Illinois insurers want to increase rates by as much as 43 percent for consumers enrolled in Obamacare, according to figures released Tuesday. | Sun-Times file photo

Insurers want to raise rates by up to 43 percent for Illinois customers who receive health care coverage under the Affordable Care Act.

Among the companies seeking double-digit rate hikes on most of their plans starting next year are the three insurers that offered Obamacare coverage in Cook County this year, according to rate reviews released by the federal government on Tuesday.

More than 351,000 Illinois residents are enrolled in Obamacare, with most of them — nearly 310,000 — covered by Blue Cross Blue Shield of Illinois.

The company is anticipating rate increases averaging 38.2 percent on its BlueCare Direct plans; 14.5 percent on its Blue Precision plans; 9.3 percent on its Blue FocusCare plans, and 5.4 percent on its Blue Choice Preferred plans.

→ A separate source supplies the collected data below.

This is an optimization exercise on Yosys and OpenROAD, whose aim is small area, not a production implementation. RTL that was checked went through simulation tests only; none was proved equivalent to the original. For run 5, only the layout was checked, not whether the RTL still works. Power and IR drop assume default switching activity.

==> design/flow/design.v <==
`timescale 1ns/1ps
module random_map_writer (
    input  logic        clk,
    input  logic        rst,
    input  logic        start,
    input  logic [15:0] seed,
    input  logic [4:0]  density,
    input  logic [4:0]  rd_x,
    input  logic [4:0]  rd_y,
    output logic        rd_occ,
    output logic        busy,
    output logic        done,
    output logic [9:0]  occ_count
);
    logic [9:0]  idx;
    logic [15:0] lfsr;
    logic [4:0]  dcur, dprev;
    logic        start_accept, cell_bit, row_start, seed_zero;
    logic [15:0] cp0;
    logic [15:0] cp1;
    logic [15:0] cp2;
    logic [15:0] cp3;
    logic [15:0] cp4;
    logic [15:0] cp5;
    logic [15:0] pend;   
    assign start_accept = !busy && !done && start;
    assign cell_bit     = dcur[4] || (lfsr[3:0] < dcur[3:0]);
    assign row_start    = (idx[4:0] == 5'd0) && (idx[6:5] == '0);
    assign seed_zero    = (seed == 16'h0000);
    always_ff @(posedge clk) begin
        if (rst) begin
            busy      <= 1'b0;
            done      <= 1'b0;
            idx       <= '0;
            dcur      <= '0;
            dprev     <= '0;
            occ_count <= '0;
        end else if (start_accept) begin
            busy      <= 1'b1;
            idx       <= '0;
            dprev     <= dcur;
            dcur      <= (density > 5'd16) ? 5'd16 : density;
            occ_count <= '0;
        end else if (busy) begin
            idx       <= idx + 1'b1;
            occ_count <= occ_count + 10'(cell_bit);
            if (idx == 10'd767) begin
                busy <= 1'b0;
                done <= 1'b1;
            end
        end else begin
            done <= 1'b0;
        end
    end
    always_ff @(posedge clk) begin
        if (busy)
            lfsr <= {lfsr[14:0], lfsr[15] ^ lfsr[13] ^ lfsr[12] ^ lfsr[10]};
        else
            lfsr <= seed | (seed_zero ? 16'hACE1 : 16'h0000);
    end
    logic [4:0] prow;
    logic [9:0] idxm1;
    assign idxm1 = idx - 1'b1;
    assign prow  = idxm1[9:5] / 5'd4;
    always_ff @(posedge clk) begin
        if (busy && row_start)
            pend <= lfsr;
        if ((busy && row_start) || done) begin
            case (prow)
                0: cp0 <= pend;
                1: cp1 <= pend;
                2: cp2 <= pend;
                3: cp3 <= pend;
                4: cp4 <= pend;
                5: cp5 <= pend;
                default: ;
            endcase
        end
    end
    logic [9:0]  k;
    logic        valid, cur, use_pend;
    logic [4:0]  rrow, ohi;
    logic [15:0] base;
    assign k        = {rd_y, rd_x};
    assign valid    = !(rd_y[4] && rd_y[3]);
    assign cur      = k < idx;
    assign rrow     = rd_y / 5'd4;
    assign ohi      = rd_y % 5'd4;
    assign use_pend = (rrow == prow) &&
                      ((idx[6:0] == '0) || ({ohi[1:0], rd_x} < idx[6:0]));
    always_comb begin
        case (rrow)
            0: base = cp0;
            1: base = cp1;
            2: base = cp2;
            3: base = cp3;
            4: base = cp4;
            5: base = cp5;
            default: base = cp5;
        endcase
        if (use_pend) base = pend;
    end
    logic [15:0] v0;
    logic [15:0] v0_j64;
    assign v0_j64[0] = base[0] ^ base[1] ^ base[3] ^ base[4] ^ base[5] ^ base[10] ^ base[13] ^ base[15];
    assign v0_j64[1] = base[0] ^ base[1] ^ base[2] ^ base[4] ^ base[5] ^ base[6] ^ base[13];
    assign v0_j64[2] = base[1] ^ base[2] ^ base[3] ^ base[5] ^ base[6] ^ base[7] ^ base[14];
    assign v0_j64[3] = base[2] ^ base[3] ^ base[4] ^ base[6] ^ base[7] ^ base[8] ^ base[15];
    assign v0_j64[4] = base[0] ^ base[3] ^ base[4] ^ base[5] ^ base[7] ^ base[8] ^ base[9] ^ base[11] ^ base[13] ^ base[14];
    assign v0_j64[5] = base[1] ^ base[4] ^ base[5] ^ base[6] ^ base[8] ^ base[9] ^ base[10] ^ base[12] ^ base[14] ^ base[15];
    assign v0_j64[6] = base[0] ^ base[2] ^ base[5] ^ base[6] ^ base[7] ^ base[9] ^ base[10] ^ base[14] ^ base[15];
    assign v0_j64[7] = base[0] ^ base[1] ^ base[3] ^ base[6] ^ base[7] ^ base[8] ^ base[10] ^ base[13] ^ base[14] ^ base[15];
    assign v0_j64[8] = base[0] ^ base[1] ^ base[2] ^ base[4] ^ base[7] ^ base[8] ^ base[9] ^ base[13] ^ base[15];
    assign v0_j64[9] = base[0] ^ base[1] ^ base[2] ^ base[3] ^ base[5] ^ base[8] ^ base[9] ^ base[10] ^ base[11] ^ base[13];
    assign v0_j64[10] = base[1] ^ base[2] ^ base[3] ^ base[4] ^ base[6] ^ base[9] ^ base[10] ^ base[11] ^ base[12] ^ base[14];
    assign v0_j64[11] = base[2] ^ base[3] ^ base[4] ^ base[5] ^ base[7] ^ base[10] ^ base[11] ^ base[12] ^ base[13] ^ base[15];
    assign v0_j64[12] = base[0] ^ base[3] ^ base[4] ^ base[5] ^ base[6] ^ base[8] ^ base[12];
    assign v0_j64[13] = base[1] ^ base[4] ^ base[5] ^ base[6] ^ base[7] ^ base[9] ^ base[13];
    assign v0_j64[14] = base[2] ^ base[5] ^ base[6] ^ base[7] ^ base[8] ^ base[10] ^ base[14];
    assign v0_j64[15] = base[3] ^ base[6] ^ base[7] ^ base[8] ^ base[9] ^ base[11] ^ base[15];
    always_comb begin
        case ({ohi[1]})
            1'd0: v0 = base;
            1'd1: v0 = v0_j64;
            default: v0 = base;
        endcase
    end
    logic [15:0] v1;
    logic [15:0] v1_j32;
    assign v1_j32[0] = v0[0] ^ v0[1] ^ v0[3] ^ v0[4] ^ v0[5] ^ v0[6] ^ v0[8] ^ v0[9] ^ v0[12];
    assign v1_j32[1] = v0[1] ^ v0[2] ^ v0[4] ^ v0[5] ^ v0[6] ^ v0[7] ^ v0[9] ^ v0[10] ^ v0[13];
    assign v1_j32[2] = v0[2] ^ v0[3] ^ v0[5] ^ v0[6] ^ v0[7] ^ v0[8] ^ v0[10] ^ v0[11] ^ v0[14];
    assign v1_j32[3] = v0[3] ^ v0[4] ^ v0[6] ^ v0[7] ^ v0[8] ^ v0[9] ^ v0[11] ^ v0[12] ^ v0[15];
    assign v1_j32[4] = v0[0] ^ v0[4] ^ v0[5] ^ v0[7] ^ v0[8] ^ v0[9] ^ v0[10] ^ v0[11] ^ v0[12] ^ v0[14];
    assign v1_j32[5] = v0[1] ^ v0[5] ^ v0[6] ^ v0[8] ^ v0[9] ^ v0[10] ^ v0[11] ^ v0[12] ^ v0[13] ^ v0[15];
    assign v1_j32[6] = v0[0] ^ v0[2] ^ v0[6] ^ v0[7] ^ v0[9] ^ v0[10] ^ v0[12];
    assign v1_j32[7] = v0[1] ^ v0[3] ^ v0[7] ^ v0[8] ^ v0[10] ^ v0[11] ^ v0[13];
    assign v1_j32[8] = v0[2] ^ v0[4] ^ v0[8] ^ v0[9] ^ v0[11] ^ v0[12] ^ v0[14];
    assign v1_j32[9] = v0[3] ^ v0[5] ^ v0[9] ^ v0[10] ^ v0[12] ^ v0[13] ^ v0[15];
    assign v1_j32[10] = v0[0] ^ v0[4] ^ v0[6] ^ v0[10];
    assign v1_j32[11] = v0[1] ^ v0[5] ^ v0[7] ^ v0[11];
    assign v1_j32[12] = v0[2] ^ v0[6] ^ v0[8] ^ v0[12];
    assign v1_j32[13] = v0[3] ^ v0[7] ^ v0[9] ^ v0[13];
    assign v1_j32[14] = v0[4] ^ v0[8] ^ v0[10] ^ v0[14];
    assign v1_j32[15] = v0[5] ^ v0[9] ^ v0[11] ^ v0[15];
    always_comb begin
        case ({ohi[0]})
            1'd0: v1 = v0;
            1'd1: v1 = v1_j32;
            default: v1 = v0;
        endcase
    end
    logic [15:0] pv;
    logic [4:0]  pohi, px;
    logic        psel, pen;
    always_ff @(posedge clk) begin
        pv   <= v1;
        pohi <= ohi;
        px   <= rd_x;
        psel <= cur && !start_accept;
        pen  <= valid && !rst;
    end
    logic [34:0] wv;   
    assign wv[0] = pv[3];
    assign wv[1] = pv[2];
    assign wv[2] = pv[1];
    assign wv[3] = pv[0];
    assign wv[4] = pv[10] ^ pv[12] ^ pv[13] ^ pv[15];
    assign wv[5] = pv[9] ^ pv[11] ^ pv[12] ^ pv[14];
    assign wv[6] = pv[8] ^ pv[10] ^ pv[11] ^ pv[13];
    assign wv[7] = pv[7] ^ pv[9] ^ pv[10] ^ pv[12];
    assign wv[8] = pv[6] ^ pv[8] ^ pv[9] ^ pv[11];
    assign wv[9] = pv[5] ^ pv[7] ^ pv[8] ^ pv[10];
    assign wv[10] = pv[4] ^ pv[6] ^ pv[7] ^ pv[9];
    assign wv[11] = pv[3] ^ pv[5] ^ pv[6] ^ pv[8];
    assign wv[12] = pv[2] ^ pv[4] ^ pv[5] ^ pv[7];
    assign wv[13] = pv[1] ^ pv[3] ^ pv[4] ^ pv[6];
    assign wv[14] = pv[0] ^ pv[2] ^ pv[3] ^ pv[5];
    assign wv[15] = pv[1] ^ pv[2] ^ pv[4] ^ pv[10] ^ pv[12] ^ pv[13] ^ pv[15];
    assign wv[16] = pv[0] ^ pv[1] ^ pv[3] ^ pv[9] ^ pv[11] ^ pv[12] ^ pv[14];
    assign wv[17] = pv[0] ^ pv[2] ^ pv[8] ^ pv[11] ^ pv[12] ^ pv[15];
    assign wv[18] = pv[1] ^ pv[7] ^ pv[11] ^ pv[12] ^ pv[13] ^ pv[14] ^ pv[15];
    assign wv[19] = pv[0] ^ pv[6] ^ pv[10] ^ pv[11] ^ pv[12] ^ pv[13] ^ pv[14];
    assign wv[20] = pv[5] ^ pv[9] ^ pv[11] ^ pv[15];
    assign wv[21] = pv[4] ^ pv[8] ^ pv[10] ^ pv[14];
    assign wv[22] = pv[3] ^ pv[7] ^ pv[9] ^ pv[13];
    assign wv[23] = pv[2] ^ pv[6] ^ pv[8] ^ pv[12];
    assign wv[24] = pv[1] ^ pv[5] ^ pv[7] ^ pv[11];
    assign wv[25] = pv[0] ^ pv[4] ^ pv[6] ^ pv[10];
    assign wv[26] = pv[3] ^ pv[5] ^ pv[9] ^ pv[10] ^ pv[12] ^ pv[13] ^ pv[15];
    assign wv[27] = pv[2] ^ pv[4] ^ pv[8] ^ pv[9] ^ pv[11] ^ pv[12] ^ pv[14];
    assign wv[28] = pv[1] ^ pv[3] ^ pv[7] ^ pv[8] ^ pv[10] ^ pv[11] ^ pv[13];
    assign wv[29] = pv[0] ^ pv[2] ^ pv[6] ^ pv[7] ^ pv[9] ^ pv[10] ^ pv[12];
    assign wv[30] = pv[1] ^ pv[5] ^ pv[6] ^ pv[8] ^ pv[9] ^ pv[10] ^ pv[11] ^ pv[12] ^ pv[13] ^ pv[15];
    assign wv[31] = pv[0] ^ pv[4] ^ pv[5] ^ pv[7] ^ pv[8] ^ pv[9] ^ pv[10] ^ pv[11] ^ pv[12] ^ pv[14];
    assign wv[32] = pv[3] ^ pv[4] ^ pv[6] ^ pv[7] ^ pv[8] ^ pv[9] ^ pv[11] ^ pv[12] ^ pv[15];
    assign wv[33] = pv[2] ^ pv[3] ^ pv[5] ^ pv[6] ^ pv[7] ^ pv[8] ^ pv[10] ^ pv[11] ^ pv[14];
    assign wv[34] = pv[1] ^ pv[2] ^ pv[4] ^ pv[5] ^ pv[6] ^ pv[7] ^ pv[9] ^ pv[10] ^ pv[13];
    logic [34:0] ws;
    assign ws = wv >> px;
    logic [3:0] nib;
    assign nib = {ws[0], ws[1], ws[2], ws[3]};
    logic [4:0] pd;
    assign pd = psel ? dcur : dprev;
    logic [3:0] lt;
    assign lt[0] = pd[0] & ~nib[0];
    assign lt[1] = pd[1] ? (~nib[1] | lt[0]) : (~nib[1] & lt[0]);
    assign lt[2] = pd[2] ? (~nib[2] | lt[1]) : (~nib[2] & lt[1]);
    assign lt[3] = pd[3] ? (~nib[3] | lt[2]) : (~nib[3] & lt[2]);
    assign rd_occ = pen && (pd[4] || lt[3]);
endmodule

Cigna HealthCare wants a 37.7 percent increase, which would affect nearly 27,000 Illinoisans, and Celtic Insurance, the third Cook County Obamacare insurer, plans to raise rates by about 15 percent for its more than 36,000 enrollees.

Health Alliance Medical Plans, which offers Obamacare plans in central and downstate Illinois, has proposed a whopping 43.1 percent rate hike.

In the rate reviews, most companies pointed to rising costs for medical services and prescription drugs as the cause of surging rates.

Also apparently factoring into the rate hikes is the precarious state of the health care system under the Trump administration. Blue Cross Blue Shield cited “a loosening on the enforcement of the individual mandate,” while Cigna highlighted doubt as to whether the federal government will keep providing subsidies to insurers that lower copayments for low-income customers.

Insurers can change their proposed increases before they go into effect on Jan. 1, 2018. State officials can recommend changes to the companies’ proposals, but they don’t have the power to alter or reject them.

Consumers can comment on the proposals at ratereview.heathcare.gov.